We have conducted a number of population studies in Victoria, Australia, that have examined the association of environmental factors with F&V consumption among women and children. This paper will present findings from the HEAPS (“Health, Eating and Play Study”) (800 children), the SESAW study (“Socioeconomic and neighbourhood inequalities in women’s physical activity, diet and obesity”) (1,500 women; in HEAPS and SESAW study participants were selected from neighbourhoods across the socioeconomic spectrum), and the READI study (“Resilience for Eating and Activity Despite Inequality”) (4,300 women living in disadvantaged neighbourhoods). Each study gathered sociodemographic, behavioural and other data on individual and social variables, and used Geographic Information Systems to objectively assess each participant’s neighbourhood food environment. In the SESAW study we also gathered information on the availability and price of F&V in stores.

The HEAP Study

Analyses of the HEAPS data on children showed that the more fast food outlets and convenience stores there were close to home, the lower was the likelihood of consuming fruit two or more times per day. There was also an inverse relation between density of convenience stores and the likelihood of consuming vegetables three or more times per day. The likelihood of consuming vegetables three or more times per day was greater the further away children lived from a supermarket or a fast food outlet.

The READI Study

In the READI study we examined whether poorer access to major supermarkets, smaller supermarkets and F&V stores in local neighbourhoods was associated with lower intakes of F&V. Six variables were used to assess access. None of our measures of access were associated with vegetable intake, and only one (greater distance to the nearest F&V store) was associated with lower fruit consumption.

The SESAW Study

In the SESAW study we examined the role of individual, social and neighbourhood factors as mediators of the relationship between SocioEconomic Status (SES) and F&V consumption. We found that while a number of the individual and social variables partly explained SES differences in consumption, store density did not mediate the relation between SES and F&V intakes.

In the SESAW study we also considered whether differences in intake across socioeconomically diverse neighbourhoods could be explained by the availability and price of F&V in those neighbourhoods, or by store opening hours. Fruit intake did not vary by neighbourhood, while vegetable intake was lower among women living in disadvantaged neighbourhoods. However the availability and price of vegetables and store opening hours did not explain neighbourhood differences in vegetable intake.

The complexity of understanding the role of neighbourhood food environments as a determinant of F&V consumption

So what we’re starting to see in the published data, is the kind of relations we might expect to exist based on what we believe about the environment, are just not being borne out in the objective data. These findings highlight the complexity of understanding the role of neighbourhood food environments as a determinant of F&V consumption. Further, findings that we might see from one country will not, probably, apply in another country because of these contextual factors. The cultures are different, the environments are different, the way that people think about food, the way they eat food, are different. And we have to bear that in mind when we are trying to take the findings from one country, and try to apply them to our own.

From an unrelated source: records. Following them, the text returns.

--- src/rtl/exc_pkg.sv ---
// Shared types for the exception entry sequencer.
// Assumes a 5-bit mode field in bits [4:0] of the status word.
package exc_pkg;

    localparam int NUM_SRC = 7;
    localparam int PSR_T   = 5;
    localparam int PSR_F   = 6;
    localparam int PSR_I   = 7;

    typedef enum logic [4:0] {
        MODE_USR = 5'b10000,
        MODE_FIQ = 5'b10001,
        MODE_IRQ = 5'b10010,
        MODE_SVC = 5'b10011,
        MODE_ABT = 5'b10111,
        MODE_UND = 5'b11011,
        MODE_SYS = 5'b11111
    } cpu_mode_e;

    // Index order is also the priority order, 0 highest.
    typedef enum logic [2:0] {
        EXC_RST  = 3'd0,
        EXC_DABT = 3'd1,
        EXC_FIQ  = 3'd2,
        EXC_IRQ  = 3'd3,
        EXC_PABT = 3'd4,
        EXC_UND  = 3'd5,
        EXC_SWI  = 3'd6
    } exc_kind_e;

endpackage

--- src/rtl/exc_prio_arb.sv ---
// Fixed-priority picker: bit 0 is the highest-ranked request.
// Produces a one-hot grant, the encoded winner index and an any flag.
// Assumes requests are already filtered by masks.
module exc_prio_arb #(
    parameter int N  = 7,
    localparam int IW = (N > 1) ? $clog2(N) : 1
) (
    input  logic [N-1:0]  req,
    output logic [N-1:0]  grant,
    output logic [IW-1:0] idx,
    output logic          any
);

    // Walk from highest rank downward, granting the first request seen.
    always_comb begin
        logic seen;
        seen  = 1'b0;
        grant = '0;
        idx   = '0;
        for (int i = 0; i < N; i++) begin
            if (req[i] && !seen) begin
                grant[i] = 1'b1;
                idx      = IW'(i);
            end
            seen = seen | req[i];
        end
        any = seen;
    end

endmodule

--- src/rtl/exc_vec_map.sv ---
// Maps the winning exception kind to its target mode, vector offset
// and whether the fast-interrupt mask must be forced on.
// Purely combinational.
module exc_vec_map
    import exc_pkg::*;
#(
    parameter int OFS_W = 8
) (
    input  exc_kind_e        kind,
    output cpu_mode_e        mode,
    output logic [OFS_W-1:0] offset,
    output logic             set_f
);

    // Look up mode, slot and fast-mask forcing for each kind.
    always_comb begin
        mode   = MODE_SVC;
        offset = '0;
        set_f  = 1'b0;
        case (kind)
            EXC_RST:  begin mode = MODE_SVC; offset = OFS_W'(8'h00); set_f = 1'b1; end
            EXC_UND:  begin mode = MODE_UND; offset = OFS_W'(8'h04); end
            EXC_SWI:  begin mode = MODE_SVC; offset = OFS_W'(8'h08); end
            EXC_PABT: begin mode = MODE_ABT; offset = OFS_W'(8'h0C); end
            EXC_DABT: begin mode = MODE_ABT; offset = OFS_W'(8'h10); end
            EXC_IRQ:  begin mode = MODE_IRQ; offset = OFS_W'(8'h18); end
            EXC_FIQ:  begin mode = MODE_FIQ; offset = OFS_W'(8'h1C); set_f = 1'b1; end
            default:  begin mode = MODE_SVC; offset = '0; end
        endcase
    end

endmodule

--- src/rtl/exc_entry_seq.sv ---
// Exception entry sequencer.
// Masks interrupt requests with the status word, ranks the rest, and
// registers one atomic entry: banked return address, banked old status,
// new status and vector load, all strobed in the same cycle.
// Assumes the requests and next_pc are valid for the cycle presented;
// reset is synchronous, active low.
module exc_entry_seq
    import exc_pkg::*;
#(
    parameter int          ADDR_W     = 32,
    parameter int          PSR_W      = 32,
    parameter int          OFS_W      = 8,
    parameter logic [31:0] HIVEC_BASE = 32'hFFFF_0000
) (
    input  logic              clk,
    input  logic              rst_n,
    input  logic              req_rst,
    input  logic              req_dabort,
    input  logic              req_fast,
    input  logic              req_intr,
    input  logic              req_pabort,
    input  logic              req_undef,
    input  logic              req_swint,
    input  logic              hivec,
    input  logic [ADDR_W-1:0] next_pc,
    input  logic [PSR_W-1:0]  cur_cpsr,
    output logic              lr_we,
    output logic              spsr_we,
    output logic              cpsr_we,
    output logic              pc_we,
    output logic [4:0]        bank_mode,
    output logic [ADDR_W-1:0] lr_data,
    output logic [PSR_W-1:0]  spsr_data,
    output logic [PSR_W-1:0]  cpsr_data,
    output logic [ADDR_W-1:0] pc_data
);

    localparam int IW = $clog2(NUM_SRC);

    logic [NUM_SRC-1:0] req_vec;
    logic [NUM_SRC-1:0] grant;
    logic [IW-1:0]      win_idx;
    logic               win_any;
    cpu_mode_e          win_mode;
    logic [OFS_W-1:0]   win_ofs;
    logic               win_set_f;
    logic [PSR_W-1:0]   new_cpsr;
    logic [ADDR_W-1:0]  vec_addr;
    logic               ent_q;

    // Gate interrupt lines by their masks and order requests by rank.
    always_comb begin
        req_vec           = '0;
        req_vec[EXC_RST]  = req_rst;
        req_vec[EXC_DABT] = req_dabort;
        req_vec[EXC_FIQ]  = req_fast & ~cur_cpsr[PSR_F];
        req_vec[EXC_IRQ]  = req_intr & ~cur_cpsr[PSR_I];
        req_vec[EXC_PABT] = req_pabort;
        req_vec[EXC_UND]  = req_undef;
        req_vec[EXC_SWI]  = req_swint;
    end

    exc_prio_arb #(.N(NUM_SRC)) u_arb (
        .req   (req_vec),
        .grant (grant),
        .idx   (win_idx),
        .any   (win_any)
    );

    exc_vec_map #(.OFS_W(OFS_W)) u_map (
        .kind   (exc_kind_e'(win_idx)),
        .mode   (win_mode),
        .offset (win_ofs),
        .set_f  (win_set_f)
    );

    // Form the status word the handler starts with.
    always_comb begin
        new_cpsr        = cur_cpsr;
        new_cpsr[4:0]   = win_mode;
        new_cpsr[PSR_T] = 1'b0;
        new_cpsr[PSR_I] = 1'b1;
        if (win_set_f) new_cpsr[PSR_F] = 1'b1;
    end

    // Form the vector address from the selected base and slot offset.
    always_comb begin
        vec_addr = (hivec ? HIVEC_BASE[ADDR_W-1:0] : '0) | ADDR_W'(win_ofs);
    end

    // Register the whole entry so every write lands in the same cycle.
    always_ff @(posedge clk) begin
        if (!rst_n) begin
            ent_q     <= 1'b0;
            bank_mode <= MODE_SVC;
            lr_data   <= '0;
            spsr_data <= '0;
            cpsr_data <= '0;
            pc_data   <= '0;
        end else begin
            ent_q <= win_any;
            if (win_any) begin
                bank_mode <= win_mode;
                lr_data   <= next_pc;
                spsr_data <= cur_cpsr;
                cpsr_data <= new_cpsr;
                pc_data   <= vec_addr;
            end
        end
    end

    assign lr_we   = ent_q;
    assign spsr_we = ent_q;
    assign cpsr_we = ent_q;
    assign pc_we   = ent_q;

    AST_RESET_FIRST: assert property (@(posedge clk) disable iff (!rst_n)
        req_rst |=> (bank_mode == MODE_SVC && pc_data[7:0] == 8'h00));
    AST_LR_SAVED: assert property (@(posedge clk) disable iff (!rst_n)
        (|req_vec) |=> (lr_data == $past(next_pc)));
    AST_SPSR_SAVED: assert property (@(posedge clk) disable iff (!rst_n)
        (|req_vec) |=> (spsr_data == $past(cur_cpsr)));
    AST_PRIVILEGED: assert property (@(posedge clk) disable iff (!rst_n)
        cpsr_we |-> (cpsr_data[4:0] != MODE_USR));
    AST_THUMB_OFF: assert property (@(posedge clk) disable iff (!rst_n)
        cpsr_we |-> !cpsr_data[PSR_T]);
    AST_IMASK_SET: assert property (@(posedge clk) disable iff (!rst_n)
        cpsr_we |-> cpsr_data[PSR_I]);
    AST_IRQ_MASKED: assert property (@(posedge clk) disable iff (!rst_n)
        (req_intr && cur_cpsr[PSR_I] && !req_rst && !req_dabort && !req_fast
         && !req_pabort && !req_undef && !req_swint) |=> !cpsr_we);
    AST_IDLE_NO_WRITE: assert property (@(posedge clk) disable iff (!rst_n)
        !(|req_vec) |=> !pc_we);

endmodule

--- config.mk ---
export PLATFORM = sky130hd
export DESIGN_NAME = exc_entry_seq
export DESIGN_NICKNAME = d
export VERILOG_FILES = /design/src/rtl/exc_pkg.sv /design/src/rtl/exc_prio_arb.sv /design/src/rtl/exc_vec_map.sv /design/src/rtl/exc_entry_seq.sv
export SDC_FILE = /design/constraint.sdc
export NUM_CORES = 1
export LEC_CHECK = 0
export BUFFER_PORTS_ARGS = -buffer_cell sky130_fd_sc_hd__buf_2
export CAP_MARGIN = 15
export CORE_UTILIZATION = 48
export CTS_CLUSTER_SIZE = 28
export DETAILED_ROUTE_END_ITERATION = 16
export GPL_TIMING_DRIVEN = 0
export PLACE_DENSITY = 0.86
export SETUP_SLACK_MARGIN = 0.1
export SLEW_MARGIN = 5
export SYNTH_ARGS = -nofsm -noshare
export SYNTH_HDL_FRONTEND = slang
export SYNTH_HIERARCHICAL = 1
export SYNTH_SLANG_ARGS = --single-unit
--- constraint.sdc ---
create_clock -name clk -period 4 [get_ports clk]
set_clock_uncertainty 0.2 [all_clocks]
set_input_delay 0.4 -clock clk [delete_from_list [all_inputs] [get_ports clk]]
set_output_delay 0.4 -clock clk [all_outputs]
set_load 0.1 [all_outputs]
======== Word-level counts from Yosys, hierarchy flattened ========
Cells that the tools add are included.
word-level totals
  flip-flop bits (word level) ............. 133
  output and inout port bits .............. 137
  logic and storage cells ................. 49
cells by class
  equality and inequality tests ........... 6
  reduce and logical (&&, ||, !) cells .... 15
  multiplexer cells ....................... 11
  bitwise operators ....................... 11
operators with widths
  kind                count
  $mux 32             1
  $or 32x8->32        1
  $pmux 5 s6          1
  $pmux 4 s4          1
  $eq 3x3->1 const B  3
  $mux 3              3
  $eq 3x2->1 const B  2
  $logic_and 1x1->1   6
  $logic_not 1->1     6
  $or 1x1->1          6
  $mux 2              2
  $reduce_or 2->1     2
  $eq 3x1->1 const B  1
  $logic_not 3->1     1
  $mux 1              3
  $and 1x1->1         2
  $not 1->1           2

======== Longest topological paths before layout ========
  depth after elaboration ................. 13
  gate-level depth with buffers ........... 8
  depth with buffers taken out ............ 7

======== Hierarchy ========
Netlist, hierarchy kept.
by module, submodules not included
  module         cells an instance  sequential area each (µm²)  instances  area each (µm²)
  exc_entry_seq  329                1681.6                      1          3550.9
  exc_prio_arb   20                 0.0                         1          121.4
  exc_vec_map    20                 0.0                         1          118.9

======== Worst setup path before layout ========
Ideal clock, no wire load.
  kind .................................... register -> output
  start point ............................. register, netlist name pc_data[30]
  end point ............................... output port pc_data[17]
  arrival time ............................ 1624 ps
  slack ................................... 1776 ps
  buffers on the path ..................... 1
  stages on the path, launching flop included .. 2
  required time ........................... 3400 ps
  path through ............................ dfxtp_1 buf_4
RTL lines
  item       line                 source
  to (decl)  exc_entry_seq.sv:35  output logic [ADDR_W-1:0] pc_data

==> flow_summary.yaml <==
outcome:
  status: "completed"
die:
  die-area_sq_um: 8160
  die_h_um: 90.4
  num_rows: 31
  top_level_ports: 211
  coreArea_sq_um: 7410
  initial_core_util: 0.506
  die_w_um: 90.4
power_and_ir_drop:
  ir_drop_mv: 0.268
  p_leak_uw: 0.00316
  internal-power_uw: 1540
  total_power_uw: 2510
  switching_share: 0.387
  combinationalPowerShare: 0.325
  p_switching_uw: 973
  pwr-share-clk: 0.312
  p_per_area_nw_per_um2: 485
  pwr-share-seq: 0.363
sta:
  slew_headroom: 0.451
  worst_slew_pin_slew_ps: 824
  setup_viol: 0
  slew_viol_final: 0
  finalCritPeriodShare: 0.557
  hold_viol: 0
  fmax_mhz: 449
  rsz0062_at_grt: "no"
  fin_crit_ps: 2230
  setup_tns_ps: 0
drt:
  drt_first_pass_iters: 4
  drt-total-wl_um: 8510
  via_per_inst: 4.43
  detail_route.iter0.violations: 58
  drc: 0
  vias: 3051
  wire_per_inst_um: 12.4
  ant_nets: 0
cells_and_area:
  mostFrequentLayoutCells: "201 x buf_2, 84 x dfxtp_1, 77 x nor2b_1, 76 x mux2i_1, 66 x buf_4"
  antenna_cells: 0
  nets: 659
  nFillCells: 595
  final_cell_area_sq_um: 5180
  register_area_sq_um: 1680
  finalNonFillerCells: 689
  utilization: 0.700
  multiInputGateArea_sq_um: 1540
  final_common_cell: "buf_2"
  final_layout_size_suffix_gt1_frac: 0.483
  syn2layout_area_growth_pct: 38.3
place:
  io_buffers: 200
  dp_cells: 673
  place_area_sq_um: 4920
  place_congestion: 0.733
  place_hpwl_um: 6650
logic_synthesis:
  ys_warn_count: 6
  synth_area_sq_um: 3750
  synthCells: 362
  syn_area_per_cell_sq_um: 10.4
clocking:
  clk_latency_ps: 340
  clockBufferDepth: 2
  cts_tree: "yes"
  cts-root-buf: "clkbuf_8"
  numCtsBuffers: 9
  cts_resized: 0
  htree_levels: 3
  cts.sinks: 84
  cts_setup_buffers: 0
  path_clk_slew_ps: 80
  cts_hold_buf: 0
setup_path:
  critPathLaunchType: "register"
  worstPathCellList: "buf_4 -> buf_2"
  crit_slowest_cell: "dfxtp_1"
  crit_path_end_kind: "output port"
  cp_slowest_stage_delay_ps: 660
  cp.arrival_ps: 1630
  cp_data_required_time_ps: 3400
  crit_type: "register to output port"
  critical_path.max_fanout: 17
global_route:
  grt_antenna_before_repair: 0
  track_usage: 0.204
  grt_pass1_wl_um: 13300
  grt_max_degree: 18
  first_global_vias: 2935
  overflow: 0
run:
  drv_cap: 0
hold_path:
  min_path_type: "input port to register"
metrics by stage:
stage          worst slack, ps  hold slack, ps
2_1_floorplan             1780             369
3_3_place_gp              1620             233
3_5_place_dp              1530             248
4_1_cts                   1760            89.9
5_1_grt                   1690             109
6_report                  1770             106
power by group through the flow:
stage,Sequential (uW),Combinational [uW],Clock (uW)
final,913,815,784
after global routing,919,843,835
after CTS,913,818,802
after detailed placement,932,818,0
after global placement,928,810,0
after floorplan,1270,348,0
registers in the layout (all words and copies together) (netlist names):
| name | cells |
|---|---|
| cpsr_we | 1 |
| pc_data | 9 |
| lr_data | 32 |
| bank_mode | 5 |
| spsr_data | 32 |
| cpsr_data | 5 |
critical path, delay by kind of cell (launching register included):
family / cells / cell delay [ps]
buffers and inverters: 2 / 620
DFF: 1 / 660
layer usage:
metal / vias up / wire length [um] / global-route usage
li1: 1548 / - / -
met2: 111 / 4520 / 0.387
met1: 1377 / 3350 / 0.212
met4: 0 / 194 / 0.102
met5: - / 0 / 0
met3: 15 / 454 / 0.0412
area by class of cell:
class	count	share of cell area
inverters	3	0.00217
flip-flops and latches	84	0.324
well taps	99	0.0239
clock buffers	12	0.0280
repair buffers	200	0.193
multi-input cells	209	0.296
plain buffers	78	0.109
clock inverters	4	0.0232
final timing paths:
kind                      from            to  slack (ps)  depth (start not counted)
hold / removal      next_pc[1]    lr_data[1]         110                          3
setup reg to reg   pc_data[30]   pc_data[30]        2830                          2
setup / recovery   pc_data[30]   pc_data[25]        1770                          2
hold reg to reg   cpsr_data[7]  cpsr_data[7]         260                          1
No activity file was read; power rests on OpenSTA's default activity.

Future research, and policies and programs aimed at understanding and influencing the food environment, need to consider a broader range of contextual factors that impact on food choice and to better understand the ways in which individuals interact with their local environments. We need to create a better evidence base, understand what it is about the environment that is important, and what is not important. If we’ve got limited dollars to invest in influencing the environment, we have to invest wisely.